Exercise brief: Starting at the line with "Detailed-route DRC error" and going on through the line with "Pin count of", reproduce each line in the records below exactly and nothing more.

((

## src/rtl/ram_access_ctrl_if.sv

```systemverilog
// Request/response handshake and RAM pin bundle for ram_access_ctrl.
// slave = the controller; master = the CPU side that also models the RAM pins.
interface ram_access_ctrl_if #(
  parameter int adlines   = 8,
  parameter int datalines = 16
);
  logic                 req_valid;
  logic                 req_ready;
  logic                 req_write;
  logic [adlines-1:0]   req_addr;
  logic [datalines-1:0] req_wdata;
  logic                 rsp_valid;
  logic [datalines-1:0] rsp_rdata;
  logic                 rsp_err;
  logic                 busy;
  logic [adlines-1:0]   ram_address;
  logic [datalines-1:0] ram_datain;
  logic                 ram_read;
  logic                 ram_write;
  logic [datalines-1:0] ram_dataout;

  modport slave (
    input  req_valid, req_write, req_addr, req_wdata, ram_dataout,
    output req_ready, rsp_valid, rsp_rdata, rsp_err, busy,
           ram_address, ram_datain, ram_read, ram_write
  );

  modport master (
    output req_valid, req_write, req_addr, req_wdata, ram_dataout,
    input  req_ready, rsp_valid, rsp_rdata, rsp_err, busy,
           ram_address, ram_datain, ram_read, ram_write
  );
endinterface

```

## src/rtl/ram_access_ctrl.sv

```systemverilog
// RAM bus master: sequences SETUP/ACCESS/DONE strobes for CPU load/store requests,
// with one pending slot so back-to-back requests run without an IDLE bubble.
module ram_access_ctrl #(
  parameter int adlines     = 8,
  parameter int datalines   = 16,
  parameter int ramsize     = 256,
  parameter int WAIT_CYCLES = 0
) (
  input  logic clk,
  input  logic reset,
  ram_access_ctrl_if.slave bus
);

  typedef enum logic [1:0] {IDLE, SETUP, ACCESS, DONE} state_t;

  localparam int CNT_W = (WAIT_CYCLES > 0) ? $clog2(WAIT_CYCLES + 1) : 1;
  localparam logic [CNT_W-1:0] WAIT_LAST = CNT_W'(WAIT_CYCLES);

  state_t               state_q, state_d;
  logic [CNT_W-1:0]     cnt_q, cnt_d;
  logic                 op_write_q, op_write_d;
  logic                 op_err_q, op_err_d;
  logic [adlines-1:0]   op_addr_q, op_addr_d;
  logic [datalines-1:0] op_wdata_q, op_wdata_d;
  logic                 pend_full_q, pend_full_d;
  logic                 pend_write_q, pend_write_d;
  logic [adlines-1:0]   pend_addr_q, pend_addr_d;
  logic [datalines-1:0] pend_wdata_q, pend_wdata_d;
  logic [datalines-1:0] rdata_q, rdata_d;
  logic                 accept;
  logic                 strobe_en;

  function automatic logic out_of_range(input logic [adlines-1:0] a);
    return 32'(a) >= 32'(ramsize);
  endfunction

  assign accept = bus.req_valid & ~pend_full_q;

  always_comb begin
    state_d      = state_q;
    cnt_d        = cnt_q;
    op_write_d   = op_write_q;
    op_err_d     = op_err_q;
    op_addr_d    = op_addr_q;
    op_wdata_d   = op_wdata_q;
    pend_full_d  = pend_full_q;
    pend_write_d = pend_write_q;
    pend_addr_d  = pend_addr_q;
    pend_wdata_d = pend_wdata_q;
    rdata_d      = rdata_q;

    // Requests arriving mid-operation park in the pending slot.
    if (accept && (state_q == SETUP || state_q == ACCESS)) begin
      pend_full_d  = 1'b1;
      pend_write_d = bus.req_write;
      pend_addr_d  = bus.req_addr;
      pend_wdata_d = bus.req_write ? bus.req_wdata : '0;
    end

    case (state_q)
      IDLE: begin
        if (accept) begin
          op_write_d = bus.req_write;
          op_addr_d  = bus.req_addr;
          op_wdata_d = bus.req_write ? bus.req_wdata : '0;
          op_err_d   = out_of_range(bus.req_addr);
          state_d    = SETUP;
        end
      end
      SETUP: begin
        cnt_d   = '0;
        state_d = ACCESS;
      end
      ACCESS: begin
        if (cnt_q == WAIT_LAST) begin
          cnt_d   = '0;
          rdata_d = (!op_write_q && !op_err_q) ? bus.ram_dataout : '0;
          state_d = DONE;
        end else begin
          cnt_d = cnt_q + CNT_W'(1);
        end
      end
      DONE: begin
        // A request accepted during DONE (slot empty) starts directly, keeping order.
        if (pend_full_q) begin
          op_write_d  = pend_write_q;
          op_addr_d   = pend_addr_q;
          op_wdata_d  = pend_wdata_q;
          op_err_d    = out_of_range(pend_addr_q);
          pend_full_d = 1'b0;
          state_d     = SETUP;
        end else if (accept) begin
          op_write_d = bus.req_write;
          op_addr_d  = bus.req_addr;
          op_wdata_d = bus.req_write ? bus.req_wdata : '0;
          op_err_d   = out_of_range(bus.req_addr);
          state_d    = SETUP;
        end else begin
          state_d = IDLE;
        end
      end
      default: state_d = IDLE;
    endcase
  end

  always_ff @(posedge clk or posedge reset) begin
    if (reset) begin
      state_q      <= IDLE;
      cnt_q        <= '0;
      op_write_q   <= 1'b0;
      op_err_q     <= 1'b0;
      op_addr_q    <= '0;
      op_wdata_q   <= '0;
      pend_full_q  <= 1'b0;
      pend_write_q <= 1'b0;
      pend_addr_q  <= '0;
      pend_wdata_q <= '0;
      rdata_q      <= '0;
    end else begin
      state_q      <= state_d;
      cnt_q        <= cnt_d;
      op_write_q   <= op_write_d;
      op_err_q     <= op_err_d;
      op_addr_q    <= op_addr_d;
      op_wdata_q   <= op_wdata_d;
      pend_full_q  <= pend_full_d;
      pend_write_q <= pend_write_d;
      pend_addr_q  <= pend_addr_d;
      pend_wdata_q <= pend_wdata_d;
      rdata_q      <= rdata_d;
    end
  end

  // Strobes decode straight from the state register so reset drops them immediately.
  assign strobe_en       = (state_q == ACCESS) & ~op_err_q;
  assign bus.ram_read    = strobe_en & ~op_write_q;
  assign bus.ram_write   = strobe_en & op_write_q;
  assign bus.ram_address = op_addr_q;
  assign bus.ram_datain  = op_wdata_q;
  assign bus.req_ready   = ~pend_full_q;
  assign bus.rsp_valid   = (state_q == DONE);
  assign bus.rsp_rdata   = (state_q == DONE) ? rdata_q : '0;
  assign bus.rsp_err     = (state_q == DONE) & op_err_q;
  assign bus.busy        = (state_q != IDLE) | pend_full_q;

endmodule

```

## src/flat_wrapper.sv

```systemverilog
// flat-port wrapper written by rule: the top's interface ports become plain ports
module ram_access_ctrl_flat 
#(
  parameter int adlines     = 8,
  parameter int datalines   = 16,
  parameter int ramsize     = 256,
  parameter int WAIT_CYCLES = 0
)
  (clk, reset, bus_req_valid, bus_req_write, bus_req_addr, bus_req_wdata, bus_ram_dataout, bus_req_ready, bus_rsp_valid, bus_rsp_rdata, bus_rsp_err, bus_busy, bus_ram_address, bus_ram_datain, bus_ram_read, bus_ram_write);
  ram_access_ctrl_if #(.adlines(adlines), .datalines(datalines)) bus_i ();
  input  logic clk;
  input  logic reset;
  input wire logic [$bits(bus_i.req_valid)-1:0] bus_req_valid;
  input wire logic [$bits(bus_i.req_write)-1:0] bus_req_write;
  input wire logic [$bits(bus_i.req_addr)-1:0] bus_req_addr;
  input wire logic [$bits(bus_i.req_wdata)-1:0] bus_req_wdata;
  input wire logic [$bits(bus_i.ram_dataout)-1:0] bus_ram_dataout;
  output wire logic [$bits(bus_i.req_ready)-1:0] bus_req_ready;
  output wire logic [$bits(bus_i.rsp_valid)-1:0] bus_rsp_valid;
  output wire logic [$bits(bus_i.rsp_rdata)-1:0] bus_rsp_rdata;
  output wire logic [$bits(bus_i.rsp_err)-1:0] bus_rsp_err;
  output wire logic [$bits(bus_i.busy)-1:0] bus_busy;
  output wire logic [$bits(bus_i.ram_address)-1:0] bus_ram_address;
  output wire logic [$bits(bus_i.ram_datain)-1:0] bus_ram_datain;
  output wire logic [$bits(bus_i.ram_read)-1:0] bus_ram_read;
  output wire logic [$bits(bus_i.ram_write)-1:0] bus_ram_write;
  assign bus_i.req_valid = bus_req_valid;
  assign bus_i.req_write = bus_req_write;
  assign bus_i.req_addr = bus_req_addr;
  assign bus_i.req_wdata = bus_req_wdata;
  assign bus_i.ram_dataout = bus_ram_dataout;
  assign bus_req_ready = bus_i.req_ready;
  assign bus_rsp_valid = bus_i.rsp_valid;
  assign bus_rsp_rdata = bus_i.rsp_rdata;
  assign bus_rsp_err = bus_i.rsp_err;
  assign bus_busy = bus_i.busy;
  assign bus_ram_address = bus_i.ram_address;
  assign bus_ram_datain = bus_i.ram_datain;
  assign bus_ram_read = bus_i.ram_read;
  assign bus_ram_write = bus_i.ram_write;
  ram_access_ctrl #(.adlines(adlines), .datalines(datalines), .ramsize(ramsize), .WAIT_CYCLES(WAIT_CYCLES)) u_core (.clk(clk), .reset(reset), .bus(bus_i));
endmodule
```

## config.mk

```make
export PLATFORM = sky130hd
export DESIGN_NAME = ram_access_ctrl_flat
export DESIGN_NICKNAME = d
export VERILOG_FILES = /design/src/rtl/ram_access_ctrl_if.sv /design/src/rtl/ram_access_ctrl.sv /design/src/flat_wrapper.sv
export SDC_FILE = /design/constraint.sdc
export NUM_CORES = 1
export LEC_CHECK = 0
export BUFFER_PORTS_ARGS = -buffer_cell sky130_fd_sc_hd__buf_2
export CAP_MARGIN = 30
export CORE_MARGIN = 4
export CORE_UTILIZATION = 47
export DETAILED_ROUTE_END_ITERATION = 8
export PLACE_DENSITY = 0.76
export SETUP_SLACK_MARGIN = 0.5
export SYNTH_ARGS = -nofsm -noshare
export SYNTH_HDL_FRONTEND = slang
export SYNTH_SLANG_ARGS = --single-unit
```

## constraint.sdc

```tcl
create_clock -name clk -period 2.35 [get_ports clk]
set_input_delay 0.47 -clock clk [delete_from_list [all_inputs] [get_ports clk]]
set_output_delay 0.47 -clock clk [all_outputs]
set_load 0.01 [all_outputs]
```

# After elaboration in Yosys (flattened, before gate mapping)
# Cells that the tools add are included.
# totals
reg_bits	71
inputBits	44
output_inout_bits	46
# op_classes
add_sub_neg	1
n_eq_ne	5
mux	25
n_bitwise	10
reduce_logical	11
# ops
cell	count
$mux 16	5
$pmux 16 s2	1
$mux 8	2
$pmux 8 s2	1
$mux 1	9
$pmux 2 s4	1
$mux 2	3
$pmux 1 s2	3
$reduce_bool 2->1	3
$and 1x1->1	5
$eq 2x2->1 const B	2
$not 1->1	4
$reduce_and 2->1	2
$eq 2x1->1 const B	1
$logic_and 1x1->1	2
$logic_not 1->1	2
$logic_not 2->1	1
$ne 2x1->1 const B	1
$ne 2x2->1 const B	1
$add 1x1->1 const B	1
$logic_or 1x1->1	1
$or 1x1->1	1

# Logic depth before layout (Yosys ltp)
# Gate-level depths: netlist (run 1).
# logic_depth
word_depth	6
ltp_mapped	7
ltp_nobuf	5

# Worst setup path after synthesis (run 1)
# No wires, ideal clock.
# synth_timing
kind	flip-flop to output port
startpoint	reg u_core.state_q[1]
endpoint	out bus_rsp_rdata[15]
arrival_time_ns	1.299
required_ns	1.880
path_slack_ns	0.581
path_stages_with_launch	5
path_cell_list	dfrtp_1 -> ha_1 -> clkbuf_1 -> clkbuf_1 -> and2_1
# synth_via
elab_chain_len	2
# synth_rtl
element	line	text
start, declared	ram_access_ctrl.sv:19	state_t state_q, state_d;
start signal, assigned	ram_access_ctrl.sv:120	state_q <= state_d;
$eq 2x2->1	-	
net bus_rsp_valid	flat_wrapper.sv:19	output wire logic [$bits(bus_i.rsp_valid)-1:0] bus_rsp_valid;
$mux 16	ram_access_ctrl.sv:142	assign bus.rsp_rdata = (state_q == DONE) ? rdata_q : '0;
end, declared	flat_wrapper.sv:20	output wire logic [$bits(bus_i.rsp_rdata)-1:0] bus_rsp_rdata;
# The timed path passes the listed nets, and every way through them passes these cells.

# Final worst setup path (run 1)
# layout_timing
startpoint	reg u_core.state_q[0]
endpoint	out bus_ram_read
# layout_via
elab_chain_len	3
# layout_rtl
element	line	text
$eq 2x2->1	ram_access_ctrl.sv:135	assign strobe_en = (state_q == ACCESS) & ~op_err_q;
$and 1x1->1	ram_access_ctrl.sv:135	
$and 1x1->1	ram_access_ctrl.sv:136	assign bus.ram_read = strobe_en & ~op_write_q;
end, declared	flat_wrapper.sv:25	output wire logic [$bits(bus_i.ram_read)-1:0] bus_ram_read;
# No other way between the ends.

==> reports/summary.txt, run 1 <==
=================================================================================================
All-Layer GR Usage                                                                          18.1%
Required time at the endpoint of the critical path                                        1.88 ns
Simple-gate share of the synthesized area                                                   12.2%
Startpoint type of the worst setup path                                                 flip-flop
Number of buffers inserted by port buffering                                                   89
Adder-cell share of the synthesized area                                                    1.59%
Power density of the placed cells                                                      577 mW/mm²
Worst setup margin                                                                       0.452 ns
Max Clock Freq                                                                            527 MHz
Post-Place Cells                                                                              440
Via count of the first global-routing pass                                                   2491
First-pass detailed-route iteration total                                                       4
Die Span X                                                                                89.8 µm
Worst Setup End Kind                                                                   output pin
Reg-to-Reg Start                                                                     u_core.state_q[1]$_DFFE_PP0P_
Total design power                                                                        2.27 mW
Total negative setup slack                                                                   0 ns
Sink Count                                                                                     70
Height of the die                                                                         89.8 µm
CTS tree                                                                                     done
Fraction of final layout cells sized beyond drive strength 1                                33.1%
Final Critical Period                                                                     1.90 ns
Worst-path cell chain                                                                inv_2 > ha_4 > nor3b_4 > buf_2
Worst clock skew on the final layout                                                   0.00740 ns
Effective utilization at floorplan                                                          49.0%
Mux share of post-synthesis cell area                                                       3.58%
Syn_nets                                                                                      334
Unrepaired setup endpoints after global routing                                              true
Clock latency reported for the late side of the worst-skew pair                           0.34 ns
Cells on worst reg2reg path                                                                     6
Clock tree buffer depth                                                                         2
First-pass GRT wire length                                                               12000 µm
Global route total overflow                                                                     0
Worst slack, placed                                                                      0.557 ns
Count of pins over their slew limit                                                             0
Post-Syn Area                                                                         0.00314 mm²
Area Growth Syn to Fin                                                                      25.0%
Number of DRC violations after detailed-routing iteration 0                                   122
Dominant combinational cell family by area after synthesis                           compound AO/OA/AOI/OAI gates
Number of inserted diodes                                                                       0
Dpl hpwl                                                                                  4720 µm
Dominant cells by area after synthesis                                               sky130_fd_sc_hd__dfrtp_1, sky130_fd_sc_hd__o22a_1, sky130_fd_sc_hd__nand2_1
Routed length per instance                                                                15.4 µm
Xor/xnor cell area share of the yosys netlist                                                  0%
Setup slack on the worst flop-to-flop path                                                0.61 ns
Area of all placed cells without fillers                                              0.00393 mm²
Weighted congestion at the end of routability-driven global placement                       0.747
Cell Count, Final, Fillers Out                                                                461
Proportion of netlist area held by the largest area contributor                             55.7%
Antenna violations before repair                                                                0
Signal arrival time at the worst endpoint                                                 1.43 ns
Cell class contributing the biggest share of worst-path delay                          flip-flops
Endpoints failing hold                                                                          0
CTS Root Buffer Type                                                                 sky130_fd_sc_hd__clkbuf_8
Area after detailed placement                                                         0.00363 mm²
Max Cap Violations                                                                              0
Number of distinct library cell variants in the gate-level netlist after synthesis             24
Part of the Yosys area used for sequential elements                                         55.7%
Category of the critical setup timing path                                           flip-flop to output pin
Synth warn                                                                                      0
Worst slew margin relative to its limit                                                     75.7%
Final-stage net count                                                                         427
Final setup violation count                                                                     0
Detailed-route DRC error count                                                                  0
Synth Area in Compound Gates                                                                20.5%
Worst hold path type                                                                 input pin to async pin
Ratio of final minimum period to clock period                                               80.8%
Total number of vias                                                                         2419
Transition at the pin with the smallest max-transition slack                             0.364 ns
Pin count of the biggest net entering global routing                                           71
Maximum fanout along the worst path                                                             5
Area of the core region                                                               0.00642 mm²
Count of boundary I/O pins                                                                     90
Worst ir drop on vdd                                                                     0.345 mV
Rows                                                                                           29
Buf/Inv on CP                                                                                   2
Cell type of the slowest stage on the worst timing path                              sky130_fd_sc_hd__dfrtp_1
Seq cells post-synth                                                                           70
Detail Route Antenna Nets                                                                       0
Cell type contributing the most total cell area after synthesis                      sky130_fd_sc_hd__dfrtp_1
TritonCTS buffer count                                                                          9
Largest stage delay on the critical path                                                  0.41 ns
Worst-path clk slew                                                                       0.07 ns
Avg Synthesized Cell Area                                                                11.0 µm²
Leak Pwr                                                                                  2.13 nW
Total wirelength of the detailed-routed design                                            7120 µm
Outcome                                                                              finished clean
Worst reg2reg endpoint                                                               u_core.pend_wdata_q[12]$_DFFE_PP0P_
CTS H-Tree Depth                                                                                3
Synth Instances                                                                               286
Die footprint                                                                         0.00806 mm²
Via count normalized by instance count                                                       5.25
=================================================================================================
## registers in the layout (all words and copies together), names as in the netlist
register and count:
u_core.bus.ram_address 8, u_core.bus.ram_datain 16, u_core.op_err_q 1, u_core.op_write_q 1
u_core.pend_addr_q 8, u_core.pend_full_q 1, u_core.pend_wdata_q 16, u_core.pend_write_q 1
u_core.rdata_q 16, u_core.state_q 2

))

Exercise answer:
Detailed-route DRC error count                                                                  0
Synth Area in Compound Gates                                                                20.5%
Worst hold path type                                                                 input pin to async pin
Ratio of final minimum period to clock period                                               80.8%
Total number of vias                                                                         2419
Transition at the pin with the smallest max-transition slack                             0.364 ns
Pin count of the biggest net entering global routing                                           71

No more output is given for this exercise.